Keeping clear records of which jobs you certified, what you commissioned and what you handed over is just good business. The same habit that keeps you compliant — knowing exactly which jobs you've done and where they came from — also helps you see which marketing actually brings in paid work. Trades who track that link tend to grow faster, which is exactly what the Trade2Base tools are built to help with.

Quick Reference: Part F by Job Type

Room / jobVentilation requirementNotes
Kitchen fan~30 l/s over hob, ~60 l/s elsewhereIntermittent extract; commission and record airflow
Bathroom fan~15 l/sWatch duct length and external grille restriction
WC~6 l/sIntermittent extract where there is no openable window
Replacement windowsTrickle vents (background ventilation)Must be "no worse than" existing; certify via FENSA / CERTASS
Whole-houseMEV / dMEV or MVHRCommissioning sheet with measured flow rates required

Why It Matters

Beyond ticking a regulatory box, getting Part F right protects you commercially.
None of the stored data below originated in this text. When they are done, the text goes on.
`config.mk`:
```
export PLATFORM = sky130hd
export DESIGN_NAME = clock_gen
export DESIGN_NICKNAME = d
export VERILOG_FILES = /design/src/rtl/clock_pkg.sv /design/src/rtl/clock_gen.sv
export SDC_FILE = /design/constraint.sdc
export NUM_CORES = 1
export LEC_CHECK = 0
export ABC_AREA = 1
export CORE_UTILIZATION = 55
export CTS_CLUSTER_SIZE = 16
export DETAILED_ROUTE_END_ITERATION = 8
export DONT_BUFFER_PORTS = 1
export MAX_ROUTING_LAYER = met4
export PLACE_DENSITY = 0.7
export SLEW_MARGIN = 5
export SYNTH_ARGS = -nofsm -noshare
export SYNTH_HDL_FRONTEND = slang
export SYNTH_SLANG_ARGS = --single-unit
```
`constraint.sdc`:
```
create_clock -name clk -period 3.12 [get_ports clk]
set_clock_uncertainty 0.1 [all_clocks]
set_input_delay 0.468 -clock clk [delete_from_list [all_inputs] [get_ports clk]]
set_output_delay 0.468 -clock clk [all_outputs]
set_load 0.05 [all_outputs]
```
`src/rtl/clock_pkg.sv`:
```
// clock_pkg: shared state type for the clock generator.
package clock_pkg;
  typedef enum logic {IDLE, RUN} clk_state_t;
endpackage

```
`src/rtl/clock_gen.sv`:
```
// clock_gen: divided clock with glitch-free start/stop, edge strobes and a rise counter.
module clock_gen
  import clock_pkg::*;
#(
  parameter int PERIOD = 10,
  parameter int CNT_W  = 32
) (
  input  logic             clk,
  input  logic             reset,
  input  logic             enable,
  output logic             clk_out,
  output logic             rise_tick,
  output logic             fall_tick,
  output logic [CNT_W-1:0] period_count,
  output logic             running
);
  localparam int HIGH = PERIOD / 2;
  localparam int LOW  = PERIOD - HIGH;
  localparam int PW   = $clog2(PERIOD);
  localparam logic [PW-1:0] LOW_P  = PW'(LOW);
  localparam logic [PW-1:0] LAST_P = PW'(PERIOD - 1);
  if (PERIOD < 2) begin : g_period_check
    $error("clock_gen: PERIOD must be at least 2");
  end
  clk_state_t state, state_n;
  logic [PW-1:0] phase, phase_n;
  logic out_n, rise_n, fall_n;
  always_comb begin
    state_n = state;
    phase_n = '0;
    out_n   = 1'b0;
    rise_n  = 1'b0;
    fall_n  = 1'b0;
    if (state == IDLE) begin
      state_n = enable ? RUN : IDLE;
    end else if (phase != LAST_P) begin
      phase_n = phase + PW'(1);
      out_n   = phase_n >= LOW_P;
      rise_n  = phase_n == LOW_P;
    end else begin
      // end of period: clk_out always falls here, stop only takes effect now
      state_n = enable ? RUN : IDLE;
      fall_n  = 1'b1;
    end
  end
  always_ff @(posedge clk) begin
    if (reset) begin
      state        <= IDLE;
      phase        <= '0;
      clk_out      <= 1'b0;
      rise_tick    <= 1'b0;
      fall_tick    <= 1'b0;
      period_count <= '0;
      running      <= 1'b0;
    end else begin
      state        <= state_n;
      phase        <= phase_n;
      clk_out      <= out_n;
      rise_tick    <= rise_n;
      fall_tick    <= fall_n;
      period_count <= period_count + CNT_W'(rise_n);
      running      <= state_n == RUN;
    end
  end
endmodule

```
==> results.toml, run 1 <==
[status]
outcome = "finished, final reports clean"

[place]
postPlaceCellArea_sq_mm = 0.00214
dp_hpwl_um = 3580
io_buffers = 0
gp_congestion = 0.878
dp_cells = 361

[yosys]
synth_adder_area_share = 0.0300
synthMuxAreaShare = 0
yosysWarnings = 0
synth.avg_cell_area_sq_um = 6.63
synth_xor_area_frac = 0.0294
postSynthCellCount = 315
seq_area_frac_synth = 0.383
netlist_area_sq_mm = 0.00209
ys_ff_latch = 40
synthSimpleGateAreaFrac = 0.413
syn_nets = 323
synth_top_family_by_area = "simple AND/OR/NAND/NOR gates"
synth.distinct_cells = 22
synth_compound_area_frac = 0.0707

[grt]
grt.overflow.total = 0
grt_util_all_layers = 0.270
grt_pass1_vias = 1832
grt_pass1_wl_um = 8180
antenna_found_initial = 0
grt_max_degree = 24

[pwr]
power_frac_clock = 0.380
p_seq_frac = 0.598
p_sw_mw = 0.189
intPower_mw = 0.670
ir_drop_uv = 242
switching_share = 0.220
leakagePower_nw = 0.814
power.density_mw_per_mm2 = 387
power_frac_comb = 0.023
fin_total_pwr_mw = 0.859

[critical_path]
critPathKind = "flop to flop"
crit_chain = "ha_1 -> or2_2 -> nand2_1 -> nand3_1 -> nor2_1 -> ha_1 -> nand3_1 -> nor2_2 -> nand2_1 -> nor2_1 -> nand2_1 -> nand2_1 -> nor2_1"
cp-end-kind = "flop"
r2r_slack_ns = 0.57
worst-endpoint-arrival_ns = 2.64
start_kind = "flop"
crit_path_top_delay_cell = "dfxtp_1"
cpLargestDelayFamily = "simple AND/OR/NAND/NOR gates"
worstPathRequired_ns = 3.21
cp_common_cell = "nand2_1"
crit_buf_inv = 0
crit_fanout = 5
critPathMaxStageDelay_ns = 0.34

[timing]
tightestPinTransition_ns = 0.677
fmax_mhz = 393
drv_slew = 0
min_period_over_period = 0.816
setup_violations = 0
hold_violations = 0
final.min_clock_period_ns = 2.55
grt_setup_unrepaired = "no"
relSlewSlack = 0.548
setup_tns_ns = 0

[layout]
multi_input_area_sq_mm = 0.00113
antenna_cells = 0
fill_cells = 347
regArea_sq_um = 801
drive_above_1_share = 0.0938
final_area_sq_mm = 0.00222
area_growth_pct = 6.41
layout_common_cells = "81 x nand2_1, 68 x nor2_1, 40 x dfxtp_1, 38 x inv_1, 18 x a21oi_1"
final_nets = 328
mostFrequentLayoutCell = "nand2_1"
stdcell_count = 368

[die]
fp.dieW_um = 63.6
initial_core_util = 0.570
design.die.area_sq_mm = 0.00405
row_count = 22
die-height_um = 63.6
io_pins = 39
core_sq_mm = 0.00366

[routing]
drtAntennaViolNets = 0
viasPerCell = 5.14
drc = 0
drtIter0Drc = 144
wl_um = 4740
wl_per_cell_um = 12.9
drt_pass1_iterations = 4
vias = 1893

[job]
drv_cap = 0

[clocking]
cts_resized = 0
numCtsBuffers = 5
cts.root.buffer_cell = "clkbuf_8"
cts_tree = "done"
cts.path.max_buffers = 2
ctsHtreeMaxLevel = 2
hold_buffers = 0
clk_latency_ns = 0.30
cts.clk_slew.worst_paths_ns = 0.08
cts.sinks = 40
post_cts_buffers = 0

[worst_hold_path]
hold_path.class = "input pin to flop"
The most expensive outcomes in this area are not fines — they're callbacks. A homeowner who finds black mould on their new windows or streaming condensation after a loft conversion will call the last trade who touched the property, and they will expect it fixed for free. Designing in the right ventilation from the start de-risks every window, insulation and airtightness job you take on.

There is a health and reputational dimension too. Condensation and mould are linked to respiratory problems, and tolerance for damp, unhealthy housing has fallen sharply. A trade known for "build tight, ventilate right" delivers homes that stay dry, comfortable and healthy — and that reputation wins referrals. To get it right, treat ventilation as part of the spec from the quote stage, not an afterthought: specify the right fans and vents, fit them properly, commission them, and record what you did.

A Note on Devolution

Everything above describes the England regime — the Building Regulations and Approved Document F as they apply in England. Wales operates a broadly similar system with its own version of the guidance. Scotland has an entirely separate framework: the Building Standards system and its Technical Handbooks, which cover ventilation under their own sections rather than a "Part F". Northern Ireland has its own technical booklets as well. If you work across borders, always check the rules for the nation where the property is — the broad principles are similar, but the documents, figures and certification routes differ.